Beneath this line are the data; copy exactly the part of them that opens with the line containing "2_1_floorplan: 10380 /" and closes with the line containing "## run 3: repair_timing", and only that part.

--- Records shown ---

<file path="config.mk">
export PLATFORM = sky130hd
export DESIGN_NAME = anpr_regs
export DESIGN_NICKNAME = d
export VERILOG_FILES = /design/src/hw/anpr_pkg.sv /design/src/hw/anpr_dec_if.sv /design/src/hw/anpr_decode.sv /design/src/hw/anpr_regs.sv
export VERILOG_INCLUDE_DIRS = /design/src /design/src/hw
export SDC_FILE = /design/constraint.sdc
export NUM_CORES = 1
export LEC_CHECK = 0
export BUFFER_PORTS_ARGS = -buffer_cell sky130_fd_sc_hd__buf_2
export CORE_MARGIN = 2
export CORE_UTILIZATION = 51
export DETAILED_ROUTE_END_ITERATION = 10
export PLACE_DENSITY = 0.85
export SLEW_MARGIN = 10
export SYNTH_ARGS = -nofsm -noshare
export SYNTH_HDL_FRONTEND = slang
export SYNTH_SLANG_ARGS = --single-unit
export TNS_END_PERCENT = 100
</file>
<file path="constraint.sdc">
create_clock -name i_clock -period 3.35 [get_ports i_clock]
set_input_delay 0.67 -clock i_clock [delete_from_list [all_inputs] [get_ports i_clock]]
set_output_delay 0.67 -clock i_clock [all_outputs]
set_load 0.005 [all_outputs]
</file>
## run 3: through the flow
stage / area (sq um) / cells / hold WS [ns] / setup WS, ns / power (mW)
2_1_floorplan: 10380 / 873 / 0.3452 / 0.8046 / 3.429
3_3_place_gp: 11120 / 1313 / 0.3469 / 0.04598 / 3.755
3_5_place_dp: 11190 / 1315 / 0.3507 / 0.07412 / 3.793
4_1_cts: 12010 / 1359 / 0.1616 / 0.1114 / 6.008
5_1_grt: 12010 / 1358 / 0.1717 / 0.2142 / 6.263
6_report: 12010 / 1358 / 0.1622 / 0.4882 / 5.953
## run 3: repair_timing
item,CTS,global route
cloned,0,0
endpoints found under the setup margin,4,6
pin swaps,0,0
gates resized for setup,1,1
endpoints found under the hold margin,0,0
[src/verilog/drc_defs.vh]
// Constants for the decade ripple counter
`ifndef DRC_DEFS_VH
`define DRC_DEFS_VH

// Cycle lengths of the three-stage section
`define DRC_LEN_DECADE   4'h5
`define DRC_LEN_TWELVE   4'h6
`define DRC_LEN_BINARY   4'h8

// Forced values of the three-stage section and the divide-by-two stage
`define DRC_HI_ZERO      3'h0
`define DRC_HI_NINE      3'h4
`define DRC_HI_ONE       3'h1
`define DRC_LO_ZERO      1'h0
`define DRC_LO_NINE      1'h1

// Synchronised input vector layout
`define DRC_SYNC_W       6
`define DRC_IDX_CNT_A    0
`define DRC_IDX_CNT_B    1
`define DRC_IDX_CLR_A    2
`define DRC_IDX_CLR_B    3
`define DRC_IDX_PRE_A    4
`define DRC_IDX_PRE_B    5

// Reset values
`define DRC_SYNC_RST     6'h00

`endif

[src/verilog/drc_counter.v]
// Divide-by-two plus three-stage counter with gated clear and preset
`timescale 1ns/1ps
`default_nettype none
`include "drc_defs.vh"

// Contract
// Four stages: one divide-by-two stage stepped by count A, three stages stepped by count B.
// The decade variant's three-stage section cycles through five states, dividing by five.
// Variant lengths six and eight are available and they ignore the preset-to-nine inputs.
// Both clear-to-zero inputs high force all four outputs low regardless of counting.
// In the decade variant both preset inputs high force the outputs to binary nine.
// For BCD counting the outside links bit 0 to count B and drives count A.
// For a symmetric divide-by-ten the outside links bit 3 to count A and drives count B.
// Preset beats clear, and counting happens on falling count edges only when neither forces.
module drc_counter #(
    parameter [3:0] SECTION_LEN = `DRC_LEN_DECADE
) (
    input  wire ref_clk_in,
    input  wire rstn_in,
    input  wire clk_en_in,
    input  wire count_a_in,
    input  wire count_b_in,
    input  wire clear_zero_a_in,
    input  wire clear_zero_b_in,
    input  wire preset_nine_a_in,
    input  wire preset_nine_b_in,
    output wire cnt_bit0_out,
    output wire cnt_bit1_out,
    output wire cnt_bit2_out,
    output wire cnt_bit3_out
);

    wire [`DRC_SYNC_W-1:0] raw_in;
    reg  [`DRC_SYNC_W-1:0] meta_reg;
    reg  [`DRC_SYNC_W-1:0] sync_reg;
    reg  [1:0]             cnt_prev_reg;
    reg                    lo_reg;
    reg                    lo_next;
    reg  [2:0]             hi_reg;
    reg  [2:0]             hi_next;
    wire                   clear_all;
    wire                   preset_all;
    wire                   fall_a;
    wire                   fall_b;
    wire                   has_preset;

    assign raw_in = {preset_nine_b_in, preset_nine_a_in,
                     clear_zero_b_in, clear_zero_a_in,
                     count_b_in, count_a_in};

    // Two flops per pin; only the second is read
    genvar gi;
    generate
        for (gi = 0; gi < `DRC_SYNC_W; gi = gi + 1) begin : g_sync
            always @(posedge ref_clk_in or negedge rstn_in) begin
                if (!rstn_in) begin
                    meta_reg[gi] <= 1'b0;
                    sync_reg[gi] <= 1'b0;
                end else if (clk_en_in) begin
                    meta_reg[gi] <= raw_in[gi];
                    sync_reg[gi] <= meta_reg[gi];
                end
            end
        end
    endgenerate

    // Next state of the three-stage section with wrap at the variant length
    function [2:0] drc_hi_step;
        input [2:0] cur;
        input [3:0] len;
        reg   [3:0] nxt;
        begin
            nxt = {1'b0, cur} + 4'h1;
            if (nxt >= len) begin
                drc_hi_step = `DRC_HI_ZERO;
            end else begin
                drc_hi_step = nxt[2:0];
            end
        end
    endfunction

    // Only the decade variant has preset inputs
    assign has_preset = (SECTION_LEN == `DRC_LEN_DECADE);
    assign clear_all  = sync_reg[`DRC_IDX_CLR_A] & sync_reg[`DRC_IDX_CLR_B];
    assign preset_all = has_preset & sync_reg[`DRC_IDX_PRE_A]
                        & sync_reg[`DRC_IDX_PRE_B];

    // Falling edges stand in for the ripple clocks of the original stages
    assign fall_a = cnt_prev_reg[`DRC_IDX_CNT_A] & ~sync_reg[`DRC_IDX_CNT_A];
    assign fall_b = cnt_prev_reg[`DRC_IDX_CNT_B] & ~sync_reg[`DRC_IDX_CNT_B];

    always @* begin
        lo_next = lo_reg;
        hi_next = hi_reg;
        if (preset_all) begin
            lo_next = `DRC_LO_NINE;
            hi_next = `DRC_HI_NINE;
        end else if (clear_all) begin
            lo_next = `DRC_LO_ZERO;
            hi_next = `DRC_HI_ZERO;
        end else begin
            if (fall_a) begin
                lo_next = ~lo_reg;
            end
            if (fall_b) begin
                hi_next = drc_hi_step(hi_reg, SECTION_LEN);
            end
        end
    end

    always @(posedge ref_clk_in or negedge rstn_in) begin
        if (!rstn_in) begin
            cnt_prev_reg <= 2'h0;
            lo_reg       <= `DRC_LO_ZERO;
            hi_reg       <= `DRC_HI_ZERO;
        end else if (clk_en_in) begin
            cnt_prev_reg <= sync_reg[`DRC_IDX_CNT_B:`DRC_IDX_CNT_A];
            lo_reg       <= lo_next;
            hi_reg       <= hi_next;
        end
    end

    // External chaining (bit 0 to B, or bit 3 to A) adds sync latency per stage
    assign cnt_bit0_out = lo_reg;
    assign cnt_bit1_out = hi_reg[0];
    assign cnt_bit2_out = hi_reg[1];
    assign cnt_bit3_out = hi_reg[2];

endmodule // drc_counter
`default_nettype wire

---

__Answer space__:
2_1_floorplan: 10380 / 873 / 0.3452 / 0.8046 / 3.429
3_3_place_gp: 11120 / 1313 / 0.3469 / 0.04598 / 3.755
3_5_place_dp: 11190 / 1315 / 0.3507 / 0.07412 / 3.793
4_1_cts: 12010 / 1359 / 0.1616 / 0.1114 / 6.008
5_1_grt: 12010 / 1358 / 0.1717 / 0.2142 / 6.263
6_report: 12010 / 1358 / 0.1622 / 0.4882 / 5.953
## run 3: repair_timing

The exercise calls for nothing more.